KEY TAKEAWAYS
- Different bird species pose different food safety risks.
- Project harnesses artificial intelligence and machine learning to identify bird species.
- Based on the species present, a computer would decide whether to deploy various audible, optical and/or physical hazing methods.
- By mixing deterrents and durations, the hypothesis is it will slow bird habituation.
Referenced CPS research:
Not all bird species are created equal when it comes to the potential food safety risk they pose with produce. Chetan Badgujar, Ph.D., with the University of Tennessee, Knoxville, hopes to develop a digital toolbox that enlists digital sound surveillance, artificial intelligence and machine learning to identify bird species in a field. If previous research identified the species as high risk, a computer-based toolbox would automatically deploy a mix of hazing techniques.

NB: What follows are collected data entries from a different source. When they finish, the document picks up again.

Source: an optimization exercise on an open RTL-to-GDS flow (aim: small area). Production flows keep margins and buffers that such runs may drop.
In this exercise RTL edits were held to simulation tests only and were not proved equivalent to the original.
Power and IR drop assume default switching activity.

===== flow/run.sh =====
#!/bin/bash
# synth_recipe.tcl (not shown) runs the flow's synth.tcl, then flattens the netlist and writes it again
# the make line also repeats each setting of config.mk as NAME=value (left out here)
make -C /OpenROAD-flow-scripts/flow DESIGN_CONFIG=/design/flow/config.mk WORK_HOME=/design/flow/orfs CLKGATE_MAP_FILE= SYNTH_SCRIPT=/design/flow/synth_recipe.tcl finish

===== flow/config.mk =====
export PLATFORM = sky130hd
export DESIGN_NAME = regfile_sb
export DESIGN_NICKNAME = regfile_sb
export VERILOG_FILES = /design/flow/design.v
export SDC_FILE = /design/flow/constraint.sdc
export NUM_CORES = 4
export LEC_CHECK = 0
export CAP_MARGIN = 20
export CORE_MARGIN = 2
export CORE_UTILIZATION = 30
export SLEW_MARGIN = 20
export SYNTH_HIERARCHICAL = 1
export SYNTH_MINIMUM_KEEP_SIZE = 0

===== flow/constraint.sdc =====
create_clock -name core_clock -period 8.0 [get_ports {clk}]
set_input_delay 1.6000 -clock core_clock [delete_from_list [all_inputs] [get_ports {clk}]]
set_output_delay 1.6000 -clock core_clock [all_outputs]
set_load 0.01 [all_outputs]

===== flow/design.v =====
package rf_pkg;
    localparam int DEF_ADDRSIZE = 5;
    localparam int DEF_WORDSIZE = 32;
    localparam int ZERO_ADDR    = 0;
    function automatic int lsb_of(input int port, input int width);
        lsb_of = port * width;
    endfunction
endpackage
module rf_aoi222 (
    input  logic a0, b0, a1, b1, a2, b2,
    output logic y
);
    assign y = ~((a0 & b0) | (a1 & b1) | (a2 & b2));
endmodule
module rf_aoi22 (
    input  logic a0, b0, a1, b1,
    output logic y
);
    assign y = ~((a0 & b0) | (a1 & b1));
endmodule
module rf_nand4 (
    input  logic a, b, c, d,
    output logic y
);
    assign y = ~(a & b & c & d);
endmodule
module rf_nand3 (
    input  logic a, b, c,
    output logic y
);
    assign y = ~(a & b & c);
endmodule
module rf_or3 (
    input  logic a, b, c,
    output logic y
);
    assign y = a | b | c;
endmodule
module rf_rdbit (
    input  logic [31:0] sel,
    input  logic [31:0] d,
    output logic        y
);
    logic [10:0] n;
    logic [2:0]  p;
    for (genvar g = 0; g < 10; g++) begin : g_aoi
        rf_aoi222 u_aoi (
            .a0(sel[3*g]),   .b0(d[3*g]),
            .a1(sel[3*g+1]), .b1(d[3*g+1]),
            .a2(sel[3*g+2]), .b2(d[3*g+2]),
            .y (n[g])
        );
    end
    rf_aoi22 u_aoi_last (.a0(sel[30]), .b0(d[30]), .a1(sel[31]), .b1(d[31]), .y(n[10]));
    rf_nand4 u_n0 (.a(n[0]), .b(n[1]), .c(n[2]),  .d(n[3]), .y(p[0]));
    rf_nand4 u_n1 (.a(n[4]), .b(n[5]), .c(n[6]),  .d(n[7]), .y(p[1]));
    rf_nand3 u_n2 (.a(n[8]), .b(n[9]), .c(n[10]),           .y(p[2]));
    rf_or3   u_o  (.a(p[0]), .b(p[1]), .c(p[2]), .y(y));
endmodule
module regfile_sb
#(
    parameter int ADDRSIZE = rf_pkg::DEF_ADDRSIZE,
    parameter int WORDSIZE = rf_pkg::DEF_WORDSIZE,
    parameter int NREAD    = 2,
    parameter int ZERO_REG = 1,
    parameter int BYPASS   = 1
) (
    input  logic                        clk,
    input  logic                        rst_n,
    input  logic                        regwr,
    input  logic [ADDRSIZE-1:0]         rd,
    input  logic [WORDSIZE-1:0]         rddata,
    input  logic [NREAD*ADDRSIZE-1:0]   rs,
    output logic [NREAD*WORDSIZE-1:0]   rsdata,
    output logic [NREAD-1:0]            rsbusy,
    input  logic                        issue,
    input  logic [ADDRSIZE-1:0]         issue_rd,
    input  logic                        flush,
    output logic [(1<<ADDRSIZE)-1:0]    busy_vec
);
    localparam int NREGS = 1 << ADDRSIZE;
    logic [NREGS-1:0][WORDSIZE-1:0] regs;
    logic [NREGS-1:0]               written;
    logic [NREGS-1:0]               we;       
    logic [NREGS-1:0]               iss;      
    logic [NREGS-1:0]               rd_ok;    
    always_comb begin
        for (int i = 0; i < NREGS; i++) begin
            we[i]  = regwr && (rd == ADDRSIZE'(i)) && (i != 0);
            iss[i] = issue && (issue_rd == ADDRSIZE'(i)) && (i != 0);
        end
    end
    always_ff @(posedge clk) begin
        for (int i = 1; i < NREGS; i++) begin
            if (we[i]) begin
                regs[i] <= rddata;
            end
        end
    end
    always_ff @(posedge clk or negedge rst_n) begin
        if (!rst_n) begin
            written <= '0;
        end else begin
            for (int i = 1; i < NREGS; i++) begin
                if (we[i]) begin
                    written[i] <= 1'b1;
                end
            end
        end
    end
    always_ff @(posedge clk or negedge rst_n) begin
        if (!rst_n) begin
            busy_vec <= '0;
        end else begin
            for (int i = 1; i < NREGS; i++) begin
                busy_vec[i] <= iss[i] | (busy_vec[i] & ~flush & ~we[i]);
            end
        end
    end
    assign rd_ok = written & ~we;
    for (genvar k = 0; k < NREAD; k++) begin : g_read
        logic [ADDRSIZE-1:0] addr;
        logic [NREGS-1:0]    dec;
        logic [NREGS-1:0]    sel;     
        logic [NREGS-1:0]    byp_hit;
        logic                byp;
        assign addr = rs[rf_pkg::lsb_of(k, ADDRSIZE) +: ADDRSIZE];
        always_comb begin
            for (int i = 0; i < NREGS; i++) begin
                dec[i] = (addr == ADDRSIZE'(i)) && (i != 0);
            end
        end
        assign byp_hit = dec & we;
        assign byp     = |byp_hit;
        assign sel = {byp, dec[NREGS-1:1] & rd_ok[NREGS-1:1]};
        for (genvar b = 0; b < WORDSIZE; b++) begin : g_bit
            logic [NREGS-1:0] d;
            for (genvar i = 1; i < NREGS; i++) begin : g_d
                assign d[i-1] = regs[i][b];
            end
            assign d[NREGS-1] = rddata[b];
            rf_rdbit u_bit (.sel(sel), .d(d), .y(rsdata[rf_pkg::lsb_of(k, WORDSIZE) + b]));
        end
        assign rsbusy[k] = |(dec & busy_vec & ~we);
    end
endmodule

==> results.txt, run 1 <==
status complete, no violations; post-cts resize count 0; Avg Inst Size Synth 16.8 µm²; Placed Cells 4739; Ys Warns 7; synthesis-to-finish area growth 20.9%; Mapped Cells between 2000 and 3000; clock latency on the worst-skew pair 0.71 ns; Setup crit end kind primary output; Vert. Die Dim 384 µm; Min-Delay Path Class reg2reg; RSZ-0062 raised after global routing no; EDFF count, synth a little under 1000; Syn Std Cell Area between 40000 and 50000 µm²; initial core utilization 0.302; clk sinks approximately 1100; Core Area around 140000 µm²; Max Slew Vio Count 0; routability cong. ~0.95; final hold viol count 0; setup violators final 0; CTS tree done; crit share post-route 0.928; Port Buffer Count 153; critical path's top delay family simple AND/OR/NAND/NOR gates; Worst-Margin Slew around 1.3 ns; GRT Residual Overflow 0; clk_skew 0 ns; Worst path max stage delay 0.73 ns; post-DP HPWL between 100 and 150 mm; io pins ~160; fmax approximately 0.13 GHz; CP required around 6.4 ns; Async SR Flop Fraction 0.0588; antenna violations before repair 10; Die Span X between 300 and 400 µm; H-Tree Depth 3; reg2reg path depth 2; DR iter-0 viols about 7400; Setup Buffers After CTS 0; hold path cells 1; leakage power roughly 16 nW; #FFs+latches synth around 1100; Clock Tree Root clkbuf_16; largest net degree at the start of global routing 63; Post-Route Utilization 0.365; Power Dens Cells 234 nW/µm²; first-pass GRT wire length about 240 mm; Post-synth top cells edfxtp_1, a222oi_1, nand4_1; vias in the first global route around 33000; Die Area 147000 µm²; Setup crit start kind primary input; Sum Neg Setup Slack 0 ns; Synth Flop Type edfxtp_1; final WL between 150 and 200 mm; VDD IR-drop max 177 µV; Critical Path Stages 10; total power 0.0122 W; DR pass1 iterations 10; Final #Nets 3001; CTS Buf Count between 100 and 150; critical path's slowest cell nor4b_1; Non-Filler Instances 4937; count leader, synth edfxtp_1; layout cells sized above 1 0.168; CP Cell Sequence clkdlybuf4s50_1 -> nor4b_1 -> nand2_1 -> nand2_1 -> nor3_2 -> buf_4 -> a222oi_1 -> nand4_1 -> or3_1 -> clkdlybuf4s50_1; Setup CP Type in2out; Seq/Total Area, Yosys 0.725; Routed Antenna Nets 0; Max-slew headroom 0.148; max_cap viols 0; vias per inst between 6 and 7; Hold Slack 0.463 ns; post-synthesis cell type count 57; Hold-fix buffers, CTS 0; floorplan row count roughly 140; cell taking the most area after synthesis edfxtp_1; CP max FO 32; Crit path arrival time 5.82 ns; Total GRT Usage 0.230; Avg WL per Cell 35.5 µm; DR vias about 33000; CP bufs+invs 3; Clock Path Buffers 3; Synth area leaders edfxtp_1, a222oi_1, dfrtp_1; register clock-pin slew on the reported worst setup and hold paths around 0.050 ns; DRC 0; post-synth top area share 0.689; min Tclk post-route 7.42 ns; net count after synthesis ~2600
==> cell families after synthesis <==
group | Yosys count | synth area share
DFF | 1054 | 0.725
AOI/OAI and AO/OA | 841 | 0.188
and+or+nand+nor | 595 | 0.0772
buffers and inverters | 71 | 0.00822
xor gates and xnor gates | 5 | 0.00101
muxes | 2 | 0.000463
other | 1 | 0.0000867
==> placed cells by master, fill, tap and decap left out, drive strengths merged, types with 3 or more instances in the layout <==
cell type,instances
and3b,5
dfrtp,62
inv,23
nand4b,6
nor2b,11
nand3b,4
clkinvlp,3
o22ai,41
nand2,93
and4b,4
a22oi,64
o32ai,5
nor4,12
nand3,79
nor3b,10
clkbuf,124
and2,4
or3,67
clkinv,48
nand4bb,3
or2,16
nand2b,34
o21ai,38
and3,4
a21oi,6
nand4,145
edfxtp,992
nor2,50
o2111ai,31
nor3,38
o211ai,6
and4bb,3
buf,183
clkdlybuf4s50,136
xnor2,5
bufinv,17
a222oi,640
==> final cells by class <==
class                           count  area [µm²]
Multi-Input combinational cell   1444       12000
Antenna cell                        2        5.00
Clock buffer                      124        2720
Timing Repair Buffer              319        2920
Tap cell                         1903        2380
Fill cell                       13500       91000
Inverter                           22        85.1
Clock inverter                     69         828
Sequential cell                  1054       31300
==> per-module statistics from Yosys (local to each module, per instance), a selection <==
module	area [µm²]	flops+latches	cells
regfile_sb	34500	1054	1609
rf_aoi22	12.5	0	1
rf_aoi222	10.0	0	1
rf_nand3	5.00	0	1
rf_nand4	6.26	0	1
rf_or3	6.26	0	1
==> worst register-to-register path: stages (launching register included) <==
cell and delay [ns]:
dfrtp_1 0.40, o21ai_0 0.32, o22ai_1 0.19
==> report_power, final <==
| group | internal, W | total (W) | switching [W] |
|---|---|---|---|
| combinational | 0.000317 | 0.000919 | 0.000602 |
| sequential | 0.00613 | 0.00618 | 0.0000500 |
| clock | 0.00298 | 0.00513 | 0.00216 |
==> flip-flops by register name (all words and copies together) (netlist names) <==
register  count
written      31
regs        992
busy_vec     31
==> path summary, 6_finish.rpt <==
check / from / endpoint / slack (ns)
worst max-delay path: rd[2] / rsdata[33] / 0.58
worst min-delay path: written[20] / written[20] / 0.46
worst max register to register: busy_vec[26] / busy_vec[26] / 6.91
worst min register to register: written[20] / written[20] / 0.46
max in group asynchronous: rst_n / written[18] / 6.30
min in group asynchronous: rst_n / busy_vec[3] / 1.08
==> metal layers <==
metal / GRT usage / share of wire / up-vias / wire length (µm)
met4: 0.127 / 0.061 / 14 / 10600
met3: 0.0671 / 0.13 / 610 / 23000
li1: - / - / 13100 / -
met5: 0.00292 / 0.00077 / - / 135
met2: 0.366 / 0.46 / 2825 / 80500
met1: 0.279 / 0.35 / 16800 / 60800
==> per-stage QoR <==
step                      instance area [µm²]  setup WS (ns)
after floorplan                         43200          0.268
after global placement                  48700          0.652
after detailed placement                48700          0.667
after CTS                               52300          0.657
after global routing                    52300          0.414
final                                   52300          0.577
==> run 2: changes to the inputs <==
--- a/flow/config.mk
+++ b/flow/config.mk
@@ -7,6 +7,8 @@
 export LEC_CHECK = 0
-export CAP_MARGIN = 20
+export CAP_MARGIN = 10
 export CORE_MARGIN = 2
-export CORE_UTILIZATION = 30
-export SLEW_MARGIN = 20
+export CORE_UTILIZATION = 60
+export CTS_BUF_LIST = sky130_fd_sc_hd__clkbuf_4 sky130_fd_sc_hd__clkbuf_8
+export CTS_CLUSTER_SIZE = 20
+export SLEW_MARGIN = 10
 export SYNTH_HIERARCHICAL = 1
==> results.txt, run 2 <==
status complete, no violations; Max-slew headroom 0.0419; final hold viol count 0; Setup CP Type in2out; crit share post-route 0.957; count leader, synth edfxtp_1; RR Endpoint busy_vec[28]; cell taking the most area after synthesis edfxtp_1; #FFs+latches synth 1054; Avg Inst Size Synth 16.8 µm²; crit path launch regwr; flop-to-flop setup slack approximately 7 ns; Global Route met3 Usage 0.209; met2 global-route usage 0.670; commonest non-fill, non-tap cells in the layout edfxtp_1, a222oi_1, clkbuf_8, clkdlybuf4s50_1, nand4_1; max FFs per register slightly below 1000; floorplan row count 98; reg2reg start busy_vec[28]; crit-path most repeated cell clkdlybuf4s50_1; synthesis-to-finish area growth 18.0%; initial core utilization 0.606; Core Area 71400 µm²; Largest Register regs; routability cong. just under 1; Clock Tree Root clkbuf_8; antenna violations before repair 14; CP max FO 32; Ys Warns 7; Sum Neg Setup Slack 0 ns; CTS Buf Count around 170; post-synthesis cell type count 57; Post-Route Utilization 0.715; Max Slew Vio Count 0; largest net degree at the start of global routing 63; RSZ-0062 raised after global routing no; register clock-pin slew on the reported worst setup and hold paths roughly 0.060 ns; net count after synthesis between 2000 and 3000; fmax between 0.1 and 0.15 GHz; DR pass1 iterations 13; CTS tree done; critical path's slowest cell clkdlybuf4s50_1; Setup crit start kind primary input; Crit path arrival time approximately 6.1 ns; layout cells sized above 1 0.192; Total GRT Usage 0.476; clk sinks 1054; CP bufs+invs 4; Synth Flop Type edfxtp_1; Setup Buffers After CTS 0; Largest regs regs x992, busy_vec x31, written x31; most common cell after layout, fill and taps aside edfxtp_1; Setup crit end kind primary output; hold path startpoint written[9]; DR iter-0 viols roughly 9700; Vert. Die Dim approximately 270 µm; DR vias between 30000 and 40000; vias in the first global route between 30000 and 40000; total power 0.0116 W; final WL 180 mm; Final #Nets roughly 3100; grt peak-use layer met2; Critical Path Stages 12; clock latency on the worst-skew pair 0.83 ns; Min-Delay Path Class reg2reg; CP Cell Sequence clkdlybuf4s50_1 -> nor4b_1 -> buf_4 -> nand2_1 -> o2111ai_1 -> nor4_1 -> nand4_1 -> buf_12 -> a22oi_2 -> nand3_1 -> or3_1 -> clkdlybuf4s50_1; CP endpoint rsdata[5]; Async SR Flop Fraction 0.0588; Avg WL per Cell ~44 µm; post-cts resize count 0; met1 GRT Util 0.621; GRT Residual Overflow 0; vias per inst 8.73; Hold-fix buffers, CTS 0; setup violators final 0; Seq/Total Area, Yosys 0.725; EDFF count, synth between 900 and 1000; Synth area leaders edfxtp_1, a222oi_1, dfrtp_1; Die Area approximately 74000 µm²; Port Buffer Count 153; DRC 0; clk_skew 0 ns; Power Dens Cells ~230 nW/µm²; Routed Antenna Nets 0; reg2reg path depth 2; Mapped Cells roughly 2600; Post-synth top cells edfxtp_1, a222oi_1, nand4_1; post-DP HPWL ~100 mm; Die Span X 272 µm; CP required ~6.4 ns; first-pass GRT wire length approximately 250 mm; post-synth top area share 0.689; leakage power around 16 nW; H-Tree Depth 4; critical path's top delay family simple AND/OR/NAND/NOR gates; min Tclk post-route between 7 and 8 ns; Clock Path Buffers 3; Syn Std Cell Area 43200 µm²; Worst path max stage delay between 0.8 and 0.9 ns; max_cap viols 0; Worst-Margin Slew between 1 and 1.5 ns; io pins 155; VDD IR-drop max between 150 and 200 µV
## run 2: cell counts after synthesis
No cell type changed its count.
## run 2: routing by layer
metal  up-vias  wire (µm)  share of wire
met5         -        147        0.00082
met4        12      12200          0.068
met3       931      34100           0.19
met2      4227      75200           0.42
met1     17300      58100           0.32
li1      13200          -              -
## run 2: through the flow
stage / std cells / setup slack [ns] / instance area, µm² / hold slack (ns)
4_1_cts: 4082 / 0.642 / 51000 / 0.463
6_report: 4089 / 0.343 / 51000 / 0.463
2_1_floorplan: 2569 / 0.268 / 43200 / 0.432
3_3_place_gp: 3792 / 0.618 / 47800 / 0.446
3_5_place_dp: 3792 / 0.660 / 47800 / 0.447
5_1_grt: 4084 / 0.410 / 51000 / 0.469
## run 2: area by class of cell
class,count,area (µm²)
Antenna cell,7,17.5
Clock buffer,228,2760
Clock inverter,62,415
Fill cell,4616,20400
Inverter,22,82.6
Multi-Input combinational cell,1444,12000
Sequential cell,1054,31300
Tap cell,950,1190
Timing Repair Buffer,322,3200
## run 2: cells by family after synthesis
kind of cell | count (synthesis) | share of synthesized area
compound gates | 841 | 0.188
xor+xnor | 5 | 0.00101
buf+inv | 71 | 0.00822
flops | 1054 | 0.725
mux | 2 | 0.000463
other cells | 1 | 0.0000867
simple gates | 595 | 0.0772
## run 2: worst min-delay path by stage
stage | end | cells past startpoint
2_1_floorplan | written[17] | 1
3_3_place_gp | written[19] | 1
3_5_place_dp | written[19] | 1
4_1_cts | written[19] | 1
5_1_grt | written[19] | 1
6_report | written[9] | 1
## run 2: Yosys stat by module (local to each module, per instance), excerpt
module / cells / flip-flops and latches / cell area (µm²)
regfile_sb: 1609 / 1054 / 34500
rf_aoi22: 1 / 0 / 12.5
rf_aoi222: 1 / 0 / 10.0
rf_nand4: 1 / 0 / 6.26
rf_or3: 1 / 0 / 6.26
rf_nand3: 1 / 0 / 5.00
## run 2: power breakdown
| group | internal [W] | switching (W) |
|---|---|---|
| clock network | 0.00231 | 0.00215 |
| logic | 0.000326 | 0.000607 |
| registers | 0.00614 | 0.0000530 |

By using deterrents only when high-risk birds are present, and deploying a wide variety of methods and at differing intervals, Badgujar said he hypothesizes it will slow birds from becoming habituated. At the same time, it should reduce the impacts on beneficial pest-consuming birds.
“What happens is the birds get habituated because the deterrents are triggered at set frequencies, maybe every 10 to 15 minutes,” he said. “They do not provide any feedback, and that’s why the birds become habituated. Our thought process is we can avoid the habituation problem by providing some type of feedback loop and only triggering the deterrents if we identify birds in the field.”
Not only does Badgujar hope the toolbox reduces losses caused when growers can’t harvest a portion of a field because of suspected bird contamination, but it also may help reduce direct losses caused by birds feeding on crops.
His proof-of-concept project builds on CPS-funded research led by Daniel Karp, Ph.D., with the University of California, Davis, that examined the prevalence of different bird species in agriculture and whether they carry and transmit food-borne pathogens. Karp’s work found that small insect-eating birds, such as swallows, posed a lower food safety risk than birds that flock near livestock, such as blackbirds and starlings that are more likely to transmit pathogens.
Rather than reinvent the proverbial wheel, Badgujar is using the BirdNET Sound ID, an artificial intelligence-powered bird recognition app developed by Cornell University. The app includes recording of about 950 different North American bird species.
Using a small microphone with a range of about 10 feet connected to a computer, an undergraduate student, Paul Chua,tested BirdNET’s accuracy in identifying species found in greenbelt areas around the UT campus. The collected data was used to develop a digital toolbox that can be placed near birds.
Currently, the researchers are using a directional microphone with a range of about 100 feet to gauge the toolbox’s accuracy in detecting the presence of birds and indentifying species. So far, the software has been 50% to 90% accurate in species identification, with better results for birds producing higher-pitched calls compared to those with lower-pitched calls.
One of the challenges has been background noise, which may interfere with capturing bird calls. Enter co-investigator Hao Gan, Ph.D., and an UT electrical engineer who specializes in developing micro-scale systems with a focus on AI-based modeling. His goal will be to filter out unnecessary noise.
Once the researchers achieve a confidence level of at least 70% in bird identification, Badgujar said they plan to add triggers to deploy various deterrents. He envisions three types: audio, such as firecrackers or gunfire sounds; visual, such as laser beams or flashing colored lights; and physical such as coils of reflective ribbons that unfurl and wave in the wind.
They plan to test the completed toolbox in farm-scale produce fields at the nearby UT Organic Crops Unit as well as in berry blocks at the Plateau AgResearch and Education Center about 90 minutes west of Knoxville.
The sedentary tool box is only effective for small fields of 2 to 5 acres.
For larger operations, Badgujar envisions the toolbox installed on an autonomous robot that roams fields or orchards to conduct bird monitoring and selective hazing methods in conjunction with pest scouting and other activities. The robotic set-up is something he’d like to pursue in the future.